Records for the exercise:
What follows belongs to an exercise in optimizing a design on an open flow for small area, a short achievable clock period and few clock cycles per item; a production flow would make more cautious choices.
RTL that was checked went through simulation tests only; none was proved equivalent to the original.

== job 2859 ==
## trivium_keystream_generator_top
module trivium_keystream_generator_top #(
    parameter int MAX_BITS_PER_ITEM = 64
) (
    input  logic                               i_clk,
    input  logic                               i_rst_n,
    input  logic                               i_in_valid,
    output logic                               o_in_ready,
    input  logic                               i_opcode,
    input  logic [tksg_pkg::COUNT_W-1:0]       i_bits_wanted,
    output logic                               o_out_valid,
    input  logic                               i_out_ready,
    output logic [tksg_pkg::WORD_BITS-1:0]     o_keystream_word,
    output logic [tksg_pkg::COUNT_W-1:0]       o_bit_count,
    input  logic                               i_cfg_we,
    input  logic [tksg_pkg::CFG_IDX_W-1:0]     i_cfg_index,
    input  logic [tksg_pkg::WORD_BITS-1:0]     i_cfg_data
);
Size: ~2800 cells after synthesis, ~150 I/O pins, about 30000 sq um of cells after synthesis.
clock: 5.0 ns
lec_check: 0
abc_clock_period_in_ps: 2200
cap_margin: 20
core_margin: 2
core_utilization: 60
setup_slack_margin: 2.5
slew_margin: 20
standard.sh (not shown) runs the stock make flow with config.mk's settings and CLKGATE_MAP_FILE= SYNTH_SCRIPT=/design/flow/synth_recipe.tcl, a recipe that flattens the netlist after the stock synthesis.
==> flow/flow/run.sh <==
#!/bin/bash
# standard layout with plain buffers on the ports (instead of the delay cells
# buffer_ports picks by default) and sizing free to change cell footprints
set -euo pipefail
bash standard.sh \
  "BUFFER_PORTS_ARGS=-buffer_cell sky130_fd_sc_hd__buf_4" \
  MATCH_CELL_FOOTPRINT=0 \
  finish > flow_standard.log 2>&1
Job 2859 finished every stage and its layout cleared the timing, design-rule and antenna checks.
Testbench counts of job 2859, summed over its fixed seeds: cycles 1,352, items 65,536.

Exercise details:
Of the lines above, output exactly those from the line bearing "# standard layout" through the line bearing "Job 2859 finished", inclusive.

Response to the task:
# standard layout with plain buffers on the ports (instead of the delay cells
# buffer_ports picks by default) and sizing free to change cell footprints
set -euo pipefail
bash standard.sh \
  "BUFFER_PORTS_ARGS=-buffer_cell sky130_fd_sc_hd__buf_4" \
  MATCH_CELL_FOOTPRINT=0 \
  finish > flow_standard.log 2>&1
Job 2859 finished every stage and its layout cleared the timing, design-rule and antenna checks.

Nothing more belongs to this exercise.